In 1936, touring in his private train through the Rhineland, 'seeing the red glow of the Ruhr furnaces at night, Hitler was overcome by euphoria and called for a gramophone. Listening to the prelude of Parsifal, he meditated: 'I have built up my religion out of Parsifal . . . One can serve God only in the garb of the hero.' '

This makes it easy to see why the victims of the Nazis and their families should want nothing to do with Wagner - just as they shun the Volkswagen, designed by Dr Porsche as Hitler's People's Car, and Daimler-Benz, the maker of the Gestapo's black limousines. But on its own the association is not enough to condemn Wagner for everyone else.

Rose's analysis, though, has another twist. With admirable documentation, he goes through the operas and uncovers a musical and dramatic expression of the composer's racism. There are no overtly Jewish characters, he admits, though Wagner did identify Kundry in Parsifal as a kind of Wandering Jew, and gave Beckmesser in Die Meistersinger a wailing theme that was a cruel parody of Jewish liturgical music. But Rose goes further, and identifies in Alberich a symbol of a Jewish lust for power; in Beckmesser, the inability of Jews to embrace true German art; and in Klingsor, a Jew who aspires 'to membership of the Grail brotherhood', but is then turned away 'because he is incapable of genuine love and so cannot understand the Grail's meaning'.

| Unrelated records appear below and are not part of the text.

[src/design/afk_pkg.sv]
// Shared types, constants and CORDIC tables of the arm forward kinematics block.
// No dependencies; every other design file imports this package.
package afk_pkg;

    localparam int ANG_W     = 16;
    localparam int LEN_W     = 20;
    localparam int POS_W     = 23;
    localparam int PHASE_W   = 33;
    localparam int CS_W      = 33;
    localparam int CFG_IDX_W = 3;
    localparam int QDEPTH    = 2;

    localparam int DEF_ANGLE_FRAC_BITS = 12;
    localparam int DEF_CORDIC_STAGES   = 16;
    localparam int MIN_STAGES          = 8;
    localparam int MAX_STAGES          = 24;

    localparam int POS_LIMIT  = 4000000;
    localparam int TURN_SCALE = 683565276;

    localparam logic [LEN_W-1:0] RST_BASE_OFFSET = 20'd33000;
    localparam logic [LEN_W-1:0] RST_BASE_HEIGHT = 20'd147000;
    localparam logic [LEN_W-1:0] RST_UPPER_LINK  = 20'd155000;
    localparam logic [LEN_W-1:0] RST_FORE_LINK   = 20'd135000;
    localparam logic [LEN_W-1:0] RST_TOOL_LINK   = 20'd218000;

    typedef enum logic [CFG_IDX_W-1:0] {
        REG_BASE_OFFSET = 3'd0,
        REG_BASE_HEIGHT = 3'd1,
        REG_UPPER_LINK  = 3'd2,
        REG_FORE_LINK   = 3'd3,
        REG_TOOL_LINK   = 3'd4
    } cfg_idx_t;

    typedef struct packed {
        logic [LEN_W-1:0] a1;
        logic [LEN_W-1:0] d1;
        logic [LEN_W-1:0] a2;
        logic [LEN_W-1:0] a3;
        logic [LEN_W-1:0] d5;
    } afk_lens_t;

    // phase 0: base, 1: shoulder, 2: shoulder+elbow, 3: shoulder+elbow+wrist
    typedef struct packed {
        logic [3:0][PHASE_W-1:0] phase;
        logic [3:0]              neg;
    } afk_item_t;

    function automatic logic signed [PHASE_W-1:0] cordic_atan(input int i);
        logic signed [PHASE_W-1:0] v;
        case (i)
            0:       v = 33'sd536870912;
            1:       v = 33'sd316933406;
            2:       v = 33'sd167458907;
            3:       v = 33'sd85004756;
            4:       v = 33'sd42667331;
            5:       v = 33'sd21354465;
            6:       v = 33'sd10679838;
            7:       v = 33'sd5340245;
            8:       v = 33'sd2670163;
            9:       v = 33'sd1335087;
            10:      v = 33'sd667544;
            11:      v = 33'sd333772;
            12:      v = 33'sd166886;
            13:      v = 33'sd83443;
            14:      v = 33'sd41722;
            15:      v = 33'sd20861;
            16:      v = 33'sd10430;
            17:      v = 33'sd5215;
            18:      v = 33'sd2608;
            19:      v = 33'sd1304;
            20:      v = 33'sd652;
            21:      v = 33'sd326;
            22:      v = 33'sd163;
            23:      v = 33'sd81;
            default: v = '0;
        endcase
        return v;
    endfunction

    function automatic logic signed [CS_W-1:0] cordic_gain(input int n);
        logic signed [CS_W-1:0] v;
        case (n)
            8:       v = 33'sd652039507;
            9:       v = 33'sd652034532;
            10:      v = 33'sd652033289;
            11:      v = 33'sd652032978;
            12:      v = 33'sd652032900;
            13:      v = 33'sd652032881;
            14:      v = 33'sd652032876;
            default: v = 33'sd652032874;
        endcase
        return v;
    endfunction

endpackage
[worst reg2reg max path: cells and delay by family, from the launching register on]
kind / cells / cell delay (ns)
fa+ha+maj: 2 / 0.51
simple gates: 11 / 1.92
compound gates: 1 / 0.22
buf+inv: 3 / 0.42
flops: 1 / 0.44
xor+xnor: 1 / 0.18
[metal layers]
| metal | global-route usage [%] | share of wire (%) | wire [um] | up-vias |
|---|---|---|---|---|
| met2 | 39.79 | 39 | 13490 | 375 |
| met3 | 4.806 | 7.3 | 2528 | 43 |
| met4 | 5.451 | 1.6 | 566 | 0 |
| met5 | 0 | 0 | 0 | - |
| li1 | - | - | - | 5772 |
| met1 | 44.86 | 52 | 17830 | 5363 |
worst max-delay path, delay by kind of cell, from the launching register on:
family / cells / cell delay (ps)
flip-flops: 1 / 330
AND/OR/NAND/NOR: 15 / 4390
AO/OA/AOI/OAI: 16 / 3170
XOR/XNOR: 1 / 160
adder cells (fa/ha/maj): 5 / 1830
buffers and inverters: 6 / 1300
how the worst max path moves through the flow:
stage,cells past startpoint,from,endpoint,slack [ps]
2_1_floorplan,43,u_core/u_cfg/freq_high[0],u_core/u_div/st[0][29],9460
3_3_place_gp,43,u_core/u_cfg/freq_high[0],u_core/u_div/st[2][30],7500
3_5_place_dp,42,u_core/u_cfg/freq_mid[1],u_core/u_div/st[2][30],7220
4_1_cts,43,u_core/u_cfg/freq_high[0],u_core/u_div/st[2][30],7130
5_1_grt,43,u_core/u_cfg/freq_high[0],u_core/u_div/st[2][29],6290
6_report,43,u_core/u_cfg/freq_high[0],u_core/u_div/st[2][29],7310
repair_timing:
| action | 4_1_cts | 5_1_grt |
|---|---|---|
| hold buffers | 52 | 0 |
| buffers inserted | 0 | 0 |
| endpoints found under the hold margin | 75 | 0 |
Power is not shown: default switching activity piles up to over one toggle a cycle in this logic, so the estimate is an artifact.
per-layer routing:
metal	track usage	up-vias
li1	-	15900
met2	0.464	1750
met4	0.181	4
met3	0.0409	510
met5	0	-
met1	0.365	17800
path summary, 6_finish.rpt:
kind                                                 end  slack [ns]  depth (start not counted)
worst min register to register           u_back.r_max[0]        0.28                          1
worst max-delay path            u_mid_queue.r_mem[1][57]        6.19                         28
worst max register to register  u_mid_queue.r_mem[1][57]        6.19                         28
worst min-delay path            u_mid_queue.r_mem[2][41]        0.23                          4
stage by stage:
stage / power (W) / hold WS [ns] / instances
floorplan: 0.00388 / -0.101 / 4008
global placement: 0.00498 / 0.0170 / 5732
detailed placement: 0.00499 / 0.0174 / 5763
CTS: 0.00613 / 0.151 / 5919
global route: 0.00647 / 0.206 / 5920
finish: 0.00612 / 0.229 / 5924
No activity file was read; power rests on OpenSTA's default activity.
===== config.mk =====
export PLATFORM = sky130hd
export DESIGN_NAME = global_pool_max_or_avg
export DESIGN_NICKNAME = d
export VERILOG_FILES = /design/src/rtl/core/gpool_pkg.sv /design/src/rtl/core/global_pool_max_or_avg.sv /design/src/rtl/core/gpool_cfg.sv /design/src/rtl/core/gpool_acc.sv /design/src/rtl/core/gpool_div.sv
export SDC_FILE = /design/constraint.sdc
export NUM_CORES = 2
export LEC_CHECK = 0
export BUFFER_PORTS_ARGS = -buffer_cell sky130_fd_sc_hd__buf_2
export CAP_MARGIN = 15
export CORE_MARGIN = 8
export CORE_UTILIZATION = 54
export CTS_CLUSTER_DIAMETER = 60
export DETAILED_ROUTE_END_ITERATION = 7
export GPL_ROUTABILITY_DRIVEN = 0
export PLACE_DENSITY_LB_ADDON = 0.25
export SETUP_SLACK_MARGIN = 0.02
export SLEW_MARGIN = 20
export SYNTH_ARGS = -nofsm -noshare
export SYNTH_HDL_FRONTEND = slang
export SYNTH_SLANG_ARGS = --single-unit

===== constraint.sdc =====
create_clock -name clk_i -period 16.15 [get_ports clk_i]
set_input_delay 0 -clock clk_i [delete_from_list [all_inputs] [get_ports clk_i]]
set_output_delay 0 -clock clk_i [all_outputs]
set_load 0.05 [all_outputs]

===== src/rtl/core/gpool_pkg.sv =====
// Shared types and constants of the global pooling block.
// Used by every module under rtl/core; depends on nothing else.
`timescale 1ns / 1ps

package gpool_pkg;

  // Defaults for the top-level parameters.
  localparam int unsigned SAMPLE_WIDTH_DEF = 8;
  localparam int unsigned MAX_CHANNELS_DEF = 64;
  localparam int unsigned ACC_WIDTH_DEF    = 16;

  // Fixed field widths.
  localparam int unsigned POOLED_W   = 16;
  localparam int unsigned CH_IDX_W   = 6;
  localparam int unsigned M_TDATA_W  = 24;
  localparam int unsigned COUNT_W    = 7;
  localparam int unsigned WIN_W      = 16;
  localparam int unsigned MARGIN_W   = 4;
  localparam int unsigned EXP_W      = 6;
  localparam int unsigned CFG_IDX_W  = 2;
  localparam int unsigned CFG_DATA_W = 16;

  typedef enum logic [CFG_IDX_W-1:0] {
    CFG_POOL_MODE        = 2'd0,
    CFG_CHANNEL_COUNT    = 2'd1,
    CFG_WINDOW_POSITIONS = 2'd2,
    CFG_MARGIN_BITS      = 2'd3
  } cfg_idx_e;

  typedef enum logic {
    MODE_MAX = 1'b0,
    MODE_AVG = 1'b1
  } pool_mode_e;

  // Configuration as seen by the datapath.
  typedef struct packed {
    pool_mode_e         mode;
    logic [COUNT_W-1:0] count;    // raw channel count, clamped downstream
    logic [WIN_W-1:0]   win_eff;  // window with zero read as one
    logic [EXP_W-1:0]   sat_exp;  // saturation bound is 2^sat_exp
  } cfg_t;

  // Label that travels with each pooled result.
  typedef struct packed {
    logic [CH_IDX_W-1:0] channel_index;
    logic                last_channel;
  } tag_t;

endpackage


===== src/rtl/core/global_pool_max_or_avg.sv =====
// Path, without back-pressure: a max-mode result passes the accumulator's second stage and
// the output register; in average mode the iterative divider, as wide as the wider of
// ACC_WIDTH and SAMPLE_WIDTH, sits between the second stage and the output register.
// Throughput: one sample per cycle, except at a window's last position, where the input waits
// for a free output register and, in average mode, for the divider to finish each channel.
// Reset clears configuration and counters; the accumulator memory is not
// cleared, the entry of each channel in use is rewritten at the first position of a window.
`timescale 1ns / 1ps

module global_pool_max_or_avg #(
  parameter int unsigned SAMPLE_WIDTH = gpool_pkg::SAMPLE_WIDTH_DEF,
  parameter int unsigned MAX_CHANNELS = gpool_pkg::MAX_CHANNELS_DEF,
  parameter int unsigned ACC_WIDTH    = gpool_pkg::ACC_WIDTH_DEF
) (
  input  logic                                    clk_i,
  input  logic                                    rst_ni,
  input  logic                                    cfg_we_i,
  input  logic [gpool_pkg::CFG_IDX_W-1:0]         cfg_idx_i,
  input  logic [gpool_pkg::CFG_DATA_W-1:0]        cfg_wdata_i,
  input  logic                                    s_axis_tvalid,
  output logic                                    s_axis_tready,
  // sample
  input  logic [((SAMPLE_WIDTH+7)/8)*8-1:0]       s_axis_tdata,
  output logic                                    m_axis_tvalid,
  input  logic                                    m_axis_tready,
  // pooled_value [15:0], channel_index [21:16], zero pad [23:22]
  output logic [gpool_pkg::M_TDATA_W-1:0]         m_axis_tdata,
  output logic                                    m_axis_tlast
);
  import gpool_pkg::*;

  localparam int unsigned STORE_W = (ACC_WIDTH > SAMPLE_WIDTH) ? ACC_WIDTH : SAMPLE_WIDTH;

  cfg_t                      cfg;
  logic                      sink_ready;
  logic                      emit_valid;
  logic                      emit_avg;
  logic signed [STORE_W-1:0] emit_value;
  tag_t                      emit_tag;
  logic                      div_start;
  logic                      div_busy;
  logic                      div_done;
  logic                      div_take;
  logic signed [STORE_W-1:0] div_quot;
  tag_t                      div_tag;
  logic                      out_free;
  logic                      load_max;

  logic                      out_valid_q;
  logic [POOLED_W-1:0]       out_pooled_q;
  logic [CH_IDX_W-1:0]       out_ch_q;
  logic                      out_last_q;

  gpool_cfg #(
    .SAMPLE_WIDTH (SAMPLE_WIDTH),
    .ACC_WIDTH    (ACC_WIDTH)
  ) u_cfg (
    .clk_i       (clk_i),
    .rst_ni      (rst_ni),
    .cfg_we_i    (cfg_we_i),
    .cfg_idx_i   (cfg_idx_i),
    .cfg_wdata_i (cfg_wdata_i),
    .cfg_o       (cfg)
  );

  gpool_acc #(
    .SAMPLE_WIDTH (SAMPLE_WIDTH),
    .MAX_CHANNELS (MAX_CHANNELS),
    .ACC_WIDTH    (ACC_WIDTH),
    .STORE_W      (STORE_W)
  ) u_acc (
    .clk_i        (clk_i),
    .rst_ni       (rst_ni),
    .cfg_i        (cfg),
    .in_valid_i   (s_axis_tvalid),
    .in_ready_o   (s_axis_tready),
    .in_sample_i  ($signed(s_axis_tdata[SAMPLE_WIDTH-1:0])),
    .sink_ready_i (sink_ready),
    .emit_valid_o (emit_valid),
    .emit_avg_o   (emit_avg),
    .emit_value_o (emit_value),
    .emit_tag_o   (emit_tag)
  );

  gpool_div #(
    .DATA_W (STORE_W)
  ) u_div (
    .clk_i      (clk_i),
    .rst_ni     (rst_ni),
    .start_i    (div_start),
    .dividend_i (emit_value),
    .divisor_i  (cfg.win_eff),
    .tag_i      (emit_tag),
    .busy_o     (div_busy),
    .done_o     (div_done),
    .take_i     (div_take),
    .quotient_o (div_quot),
    .tag_o      (div_tag)
  );

  // A result is only released from the accumulator when it has somewhere to go.
  assign out_free   = !out_valid_q || m_axis_tready;
  assign sink_ready = !div_busy && out_free;
  assign load_max   = emit_valid && !emit_avg;
  assign div_start  = emit_valid && emit_avg;
  assign div_take   = div_done && out_free;

  always_ff @(posedge clk_i or negedge rst_ni) begin
    if (!rst_ni) begin
      out_valid_q <= 1'b0;
    end else if (load_max || div_take) begin
      out_valid_q <= 1'b1;
    end else if (m_axis_tready) begin
      out_valid_q <= 1'b0;
    end
  end

  always_ff @(posedge clk_i) begin
    if (load_max) begin
      out_pooled_q <= POOLED_W'(emit_value);
      out_ch_q     <= emit_tag.channel_index;
      out_last_q   <= emit_tag.last_channel;
    end else if (div_take) begin
      out_pooled_q <= POOLED_W'(div_quot);
      out_ch_q     <= div_tag.channel_index;
      out_last_q   <= div_tag.last_channel;
    end
  end

  assign m_axis_tvalid = out_valid_q;
  assign m_axis_tdata  = {(M_TDATA_W - POOLED_W - CH_IDX_W)'(0), out_ch_q, out_pooled_q};
  assign m_axis_tlast  = out_last_q;

endmodule
`config.mk`:
```
export PLATFORM = sky130hd
export DESIGN_NAME = archive_directory_parser_unit_flat
export DESIGN_NICKNAME = d
export VERILOG_FILES = /design/src/rtl/adp_pkg.sv /design/src/rtl/adp_if.sv /design/src/rtl/archive_directory_parser_unit.sv /design/src/rtl/adp_in_stage.sv /design/src/rtl/adp_parse_core.sv /design/src/rtl/adp_out_stage.sv /design/src/flat_wrapper.sv
export SDC_FILE = /design/constraint.sdc
export NUM_CORES = 2
export LEC_CHECK = 0
export BUFFER_PORTS_ARGS = -buffer_cell sky130_fd_sc_hd__buf_4
export CORE_MARGIN = 2
export CORE_UTILIZATION = 29
export CTS_CLUSTER_DIAMETER = 80
export CTS_CLUSTER_SIZE = 24
export DETAILED_ROUTE_END_ITERATION = 10
export PLACE_DENSITY = 0.42
export SLEW_MARGIN = 20
export SYNTH_ARGS = -nofsm -noshare
export SYNTH_HDL_FRONTEND = slang
export SYNTH_SLANG_ARGS = --single-unit
```
`constraint.sdc`:
```
create_clock -name clk -period 19.6 [get_ports clk]
set_clock_uncertainty 0.05 [all_clocks]
set_input_delay 3.92 -clock clk [delete_from_list [all_inputs] [get_ports clk]]
set_output_delay 3.92 -clock clk [all_outputs]
set_load 0.02 [all_outputs]
```
$ cat src/rtl/core/fcsg_pkg.sv
// Shared types and constants for the filled-circle span generator.
// No dependencies; used by every module of the block.
`default_nettype none

package fcsg_pkg;

  // Largest radius the block draws; larger commands are clamped to it.
  localparam logic [6:0] MAX_RADIUS = 7'd80;

  // A circle never produces more steps than this.
  localparam int unsigned STEP_LIMIT = 64;
  localparam int unsigned STEP_CNT_W = $clog2(STEP_LIMIT);
  localparam logic [STEP_CNT_W-1:0] STEP_CNT_LAST = STEP_CNT_W'(STEP_LIMIT - 1);

  // Midpoint decision arithmetic.
  localparam int unsigned DEC_W = 12;
  localparam logic signed [DEC_W-1:0] DEC_START = 12'sd3;
  localparam logic signed [DEC_W-1:0] DEC_DIAG  = 12'sd10;
  localparam logic signed [DEC_W-1:0] DEC_AXIS  = 12'sd6;

  // Command queue between front and back.
  localparam int unsigned QUEUE_DEPTH = 2;
  localparam int unsigned QUEUE_PTR_W = $clog2(QUEUE_DEPTH);
  localparam int unsigned QUEUE_CNT_W = $clog2(QUEUE_DEPTH + 1);

  // Widths of the stream words.
  localparam int unsigned S_DATA_W = 40;
  localparam int unsigned M_DATA_W = 80;

  // A classified circle command, ready for the step engine.
  typedef struct packed {
    logic [7:0]              centre_x;
    logic [7:0]              centre_y;
    logic [6:0]              radius;
    logic signed [DEC_W-1:0] decision;
    logic [15:0]             colour;
  } cmd_t;

  // One set of four vertical spans.
  typedef struct packed {
    logic [15:0] span_colour;
    logic [7:0]  rows_far_bottom;
    logic [7:0]  rows_far_top;
    logic [7:0]  col_left_far;
    logic [7:0]  col_right_far;
    logic [7:0]  rows_near_bottom;
    logic [7:0]  rows_near_top;
    logic [7:0]  col_left_near;
    logic [7:0]  col_right_near;
  } span_t;

endpackage

`default_nettype wire

$ cat src/rtl/core/fcsg_front.sv
// Front stage: takes circle commands, clamps the radius and prepares the
// starting decision value. Depends on fcsg_pkg.
`default_nettype none

module fcsg_front (
  input  wire               clk,
  input  wire               rst,
  input  wire               in_valid,
  output logic              in_ready,
  input  wire  [7:0]        centre_x,
  input  wire  [7:0]        centre_y,
  input  wire  [6:0]        radius,
  input  wire  [15:0]       colour,
  output logic              out_valid,
  input  wire               out_ready,
  output fcsg_pkg::cmd_t    out_cmd
);

  logic           valid;
  fcsg_pkg::cmd_t cmd;
  fcsg_pkg::cmd_t cmd_next;
  logic [6:0]     rad_sat;

  assign in_ready  = !valid || out_ready;
  assign out_valid = valid;
  assign out_cmd   = cmd;

  always_comb begin
    rad_sat = (radius > fcsg_pkg::MAX_RADIUS) ? fcsg_pkg::MAX_RADIUS : radius;
    cmd_next.centre_x = centre_x;
    cmd_next.centre_y = centre_y;
    cmd_next.radius   = rad_sat;
    cmd_next.decision = fcsg_pkg::DEC_START
                      - $signed({{(fcsg_pkg::DEC_W-8){1'b0}}, rad_sat, 1'b0});
    cmd_next.colour   = colour;
  end

  always_ff @(posedge clk) begin
    if (rst) begin
      valid <= 1'b0;
    end else if (in_ready) begin
      valid <= in_valid;
    end
  end

  always_ff @(posedge clk) begin
    if (in_valid && in_ready) begin
      cmd <= cmd_next;
    end
  end

endmodule

`default_nettype wire

$ cat src/rtl/core/fcsg_queue.sv
// Short command queue that lets the front and back stall independently.
// Depends on fcsg_pkg.
`default_nettype none

module fcsg_queue (
  input  wire               clk,
  input  wire               rst,
  input  wire               push,
  output logic              push_ready,
  input  fcsg_pkg::cmd_t    push_cmd,
  output logic              pop_valid,
  input  wire               pop,
  output fcsg_pkg::cmd_t    pop_cmd
);

  fcsg_pkg::cmd_t                 entries [fcsg_pkg::QUEUE_DEPTH];
  logic [fcsg_pkg::QUEUE_PTR_W-1:0] wr_ptr;
  logic [fcsg_pkg::QUEUE_PTR_W-1:0] rd_ptr;
  logic [fcsg_pkg::QUEUE_CNT_W-1:0] fill;
  logic                           do_push;
  logic                           do_pop;

  assign push_ready = (fill != fcsg_pkg::QUEUE_CNT_W'(fcsg_pkg::QUEUE_DEPTH));
  assign pop_valid  = (fill != '0);
  assign pop_cmd    = entries[rd_ptr];
  assign do_push    = push && push_ready;
  assign do_pop     = pop && pop_valid;

  always_ff @(posedge clk) begin
    if (rst) begin
      wr_ptr <= '0;
      rd_ptr <= '0;
      fill   <= '0;
    end else begin
      if (do_push) begin
        wr_ptr <= wr_ptr + 1'b1;
      end
      if (do_pop) begin
        rd_ptr <= rd_ptr + 1'b1;
      end
      unique case ({do_push, do_pop})
        2'b10:   fill <= fill + 1'b1;
        2'b01:   fill <= fill - 1'b1;
        default: fill <= fill;
      endcase
    end
  end

  always_ff @(posedge clk) begin
    if (do_push) begin
      entries[wr_ptr] <= push_cmd;
    end
  end

endmodule

`default_nettype wire

$ cat src/rtl/core/fcsg_back.sv
// Back stage: runs the midpoint circle loop for one command at a time and
// emits one set of spans per step through an output register. Depends on fcsg_pkg.
`default_nettype none

module fcsg_back (
  input  wire               clk,
  input  wire               rst,
  input  wire               cmd_valid,
  output logic              cmd_pop,
  input  fcsg_pkg::cmd_t    cmd,
  output logic              out_valid,
  input  wire               out_ready,
  output fcsg_pkg::span_t   out_span,
  output logic              out_last
);

  logic                                busy;
  logic [7:0]                          cx;
  logic [7:0]                          cy;
  logic signed [7:0]                   step_x;
  logic signed [7:0]                   step_y;
  logic signed [fcsg_pkg::DEC_W-1:0]   decision;
  logic [15:0]                         pen_colour;
  logic [fcsg_pkg::STEP_CNT_W-1:0]     step_cnt;

  logic                                advance;
  logic signed [7:0]                   y_next;
  logic signed [7:0]                   x_next;
  logic signed [fcsg_pkg::DEC_W-1:0]   decision_next;
  logic signed [fcsg_pkg::DEC_W-1:0]   diff_ext;
  logic signed [fcsg_pkg::DEC_W-1:0]   x_ext;
  logic                                last_next;
  fcsg_pkg::span_t                     span_next;

  assign advance = busy && (!out_valid || out_ready);
  assign cmd_pop = !busy && cmd_valid;

  always_comb begin
    x_ext = fcsg_pkg::DEC_W'(step_x);
    if (decision > 0) begin
      y_next        = step_y - 8'sd1;
      diff_ext      = fcsg_pkg::DEC_W'(step_x) - fcsg_pkg::DEC_W'(step_y - 8'sd1);
      decision_next = decision + (diff_ext <<< 2) + fcsg_pkg::DEC_DIAG;
    end else begin
      y_next        = step_y;
      diff_ext      = '0;
      decision_next = decision + (x_ext <<< 2) + fcsg_pkg::DEC_AXIS;
    end
    x_next    = step_x + 8'sd1;
    last_next = (y_next < x_next) || (step_cnt == fcsg_pkg::STEP_CNT_LAST);

    span_next.col_right_near   = cx + step_x;
    span_next.col_left_near    = cx - step_x;
    span_next.rows_near_top    = cy - y_next;
    span_next.rows_near_bottom = cy + y_next;
    span_next.col_right_far    = cx + y_next;
    span_next.col_left_far     = cx - y_next;
    span_next.rows_far_top     = cy - step_x;
    span_next.rows_far_bottom  = cy + step_x;
    span_next.span_colour      = pen_colour;
  end

  always_ff @(posedge clk) begin
    if (rst) begin
      busy      <= 1'b0;
      out_valid <= 1'b0;
      step_cnt  <= '0;
    end else begin
      if (cmd_pop) begin
        busy     <= 1'b1;
        step_cnt <= '0;
      end else if (advance) begin
        busy     <= !last_next;
        step_cnt <= step_cnt + 1'b1;
      end
      if (advance) begin
        out_valid <= 1'b1;
      end else if (out_ready) begin
        out_valid <= 1'b0;
      end
    end
  end

  always_ff @(posedge clk) begin
    if (cmd_pop) begin
      cx         <= cmd.centre_x;
      cy         <= cmd.centre_y;
      step_x     <= '0;
      step_y     <= $signed({1'b0, cmd.radius});
      decision   <= cmd.decision;
      pen_colour <= cmd.colour;
    end else if (advance) begin
      step_x   <= x_next;
      step_y   <= y_next;
      decision <= decision_next;
    end
    if (advance) begin
      out_span <= span_next;
      out_last <= last_next;
    end
  end

endmodule

`default_nettype wire

$ cat src/rtl/core/filled_circle_span_generator.sv
// Top level of the filled-circle span generator: front stage, command queue
// and step engine. Depends on fcsg_pkg, fcsg_front, fcsg_queue and fcsg_back.
//
//   Channel | Direction | Handshake          | Contents
//   --------+-----------+--------------------+------------------------------------
//   s_*     | in        | s_tvalid/s_tready  | one circle command
//   m_*     | out       | m_tvalid/m_tready  | four vertical spans of one step
//
// A circle of radius r gives roughly r/sqrt(2)+1 items, never more than 64.
// The step engine produces one item per cycle while m_tready is high; a new
// circle first takes a load step, in which the engine takes its command from
// the queue and emits no item. The front stage and the two-entry queue
// take up to three further commands while a circle is being drawn. Reset
// is synchronous and clears all handshake state. A stalled m_tready freezes
// the engine and holds the output item until it is taken.
`default_nettype none

module filled_circle_span_generator (
  input  wire                                clk,
  input  wire                                rst,
  input  wire                                s_tvalid,
  output logic                               s_tready,
  // s_tdata, lowest bit up: centre_x[7:0], centre_y[15:8], radius[22:16],
  // colour[38:23], zero[39]
  input  wire  [fcsg_pkg::S_DATA_W-1:0]      s_tdata,
  output logic                               m_tvalid,
  input  wire                                m_tready,
  // m_tdata, lowest bit up: col_right_near, col_left_near, rows_near_top,
  // rows_near_bottom, col_right_far, col_left_far, rows_far_top,
  // rows_far_bottom (8 bits each), span_colour (16 bits)
  output logic [fcsg_pkg::M_DATA_W-1:0]      m_tdata,
  output logic                               m_tlast
);

  logic            front_valid;
  logic            front_ready;
  fcsg_pkg::cmd_t  front_cmd;
  logic            queue_valid;
  logic            queue_pop;
  fcsg_pkg::cmd_t  queue_cmd;
  fcsg_pkg::span_t span;

  // Front stage: clamp the radius and work out the starting decision value.
  fcsg_front u_front (
    .clk       (clk),
    .rst       (rst),
    .in_valid  (s_tvalid),
    .in_ready  (s_tready),
    .centre_x  (s_tdata[7:0]),
    .centre_y  (s_tdata[15:8]),
    .radius    (s_tdata[22:16]),
    .colour    (s_tdata[38:23]),
    .out_valid (front_valid),
    .out_ready (front_ready),
    .out_cmd   (front_cmd)
  );

  // Commands wait here while the engine is drawing an earlier circle.
  fcsg_queue u_queue (
    .clk        (clk),
    .rst        (rst),
    .push       (front_valid),
    .push_ready (front_ready),
    .push_cmd   (front_cmd),
    .pop_valid  (queue_valid),
    .pop        (queue_pop),
    .pop_cmd    (queue_cmd)
  );

  // Step engine: one midpoint step per accepted output item.
  fcsg_back u_back (
    .clk       (clk),
    .rst       (rst),
    .cmd_valid (queue_valid),
    .cmd_pop   (queue_pop),
    .cmd       (queue_cmd),
    .out_valid (m_tvalid),
    .out_ready (m_tready),
    .out_span  (span),
    .out_last  (m_tlast)
  );

  // The span struct is declared highest field first, so it packs straight
  // into the output word with col_right_near in the lowest bits.
  assign m_tdata = span;

endmodule

`default_nettype wire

Rose concludes that 'Wagner's revolutionary anti-Semitism is not something incidental that can easily be regretted and put aside . . . Hatred of Jewishness is the hidden agenda of virtually all the operas.' He asks us to listen, for example, to the 'ferocity' of Siegfried's funeral music, 'breathtaking in its violence as well as its grandeur. One might claim that it is worth paying the price of emotional shame to hear such music. But then compare it with its model, Beethoven's Eroica funeral march. Here one has the same magnificence, but without the shameful cruelty and hatred which permeate Wagner's work'.

There are two conclusions to be drawn from this book. First, it helps to explain the extraordinary power of Wagner's music: its emotional appeal, Rose suggests, is to violence and paganism. The excitement you experience during the second half of Parsifal is not a true religious excitement; it is a variation, albeit an infinitely more beautiful and sophisticated one, of the excitement of Hitler's rallies at Nuremberg. Wagnerian grandeur is like an Egyptian temple: the result of decades of work by thousands of slaves, shockingly magnificent in its contempt for common humanity.

The second conclusion is a paradox. Rose admits that the 'hidden agenda' he detects in Wagner has to be 'elicited' from the operas, and can only be understood with a proper grasp of the political background of the composer's lifetime. For those who have read this book, Wagner's operas will never be the same again. But to those who have not read it, the politics will remain hidden. They may continue to hear the Ring, ignorant and in bliss.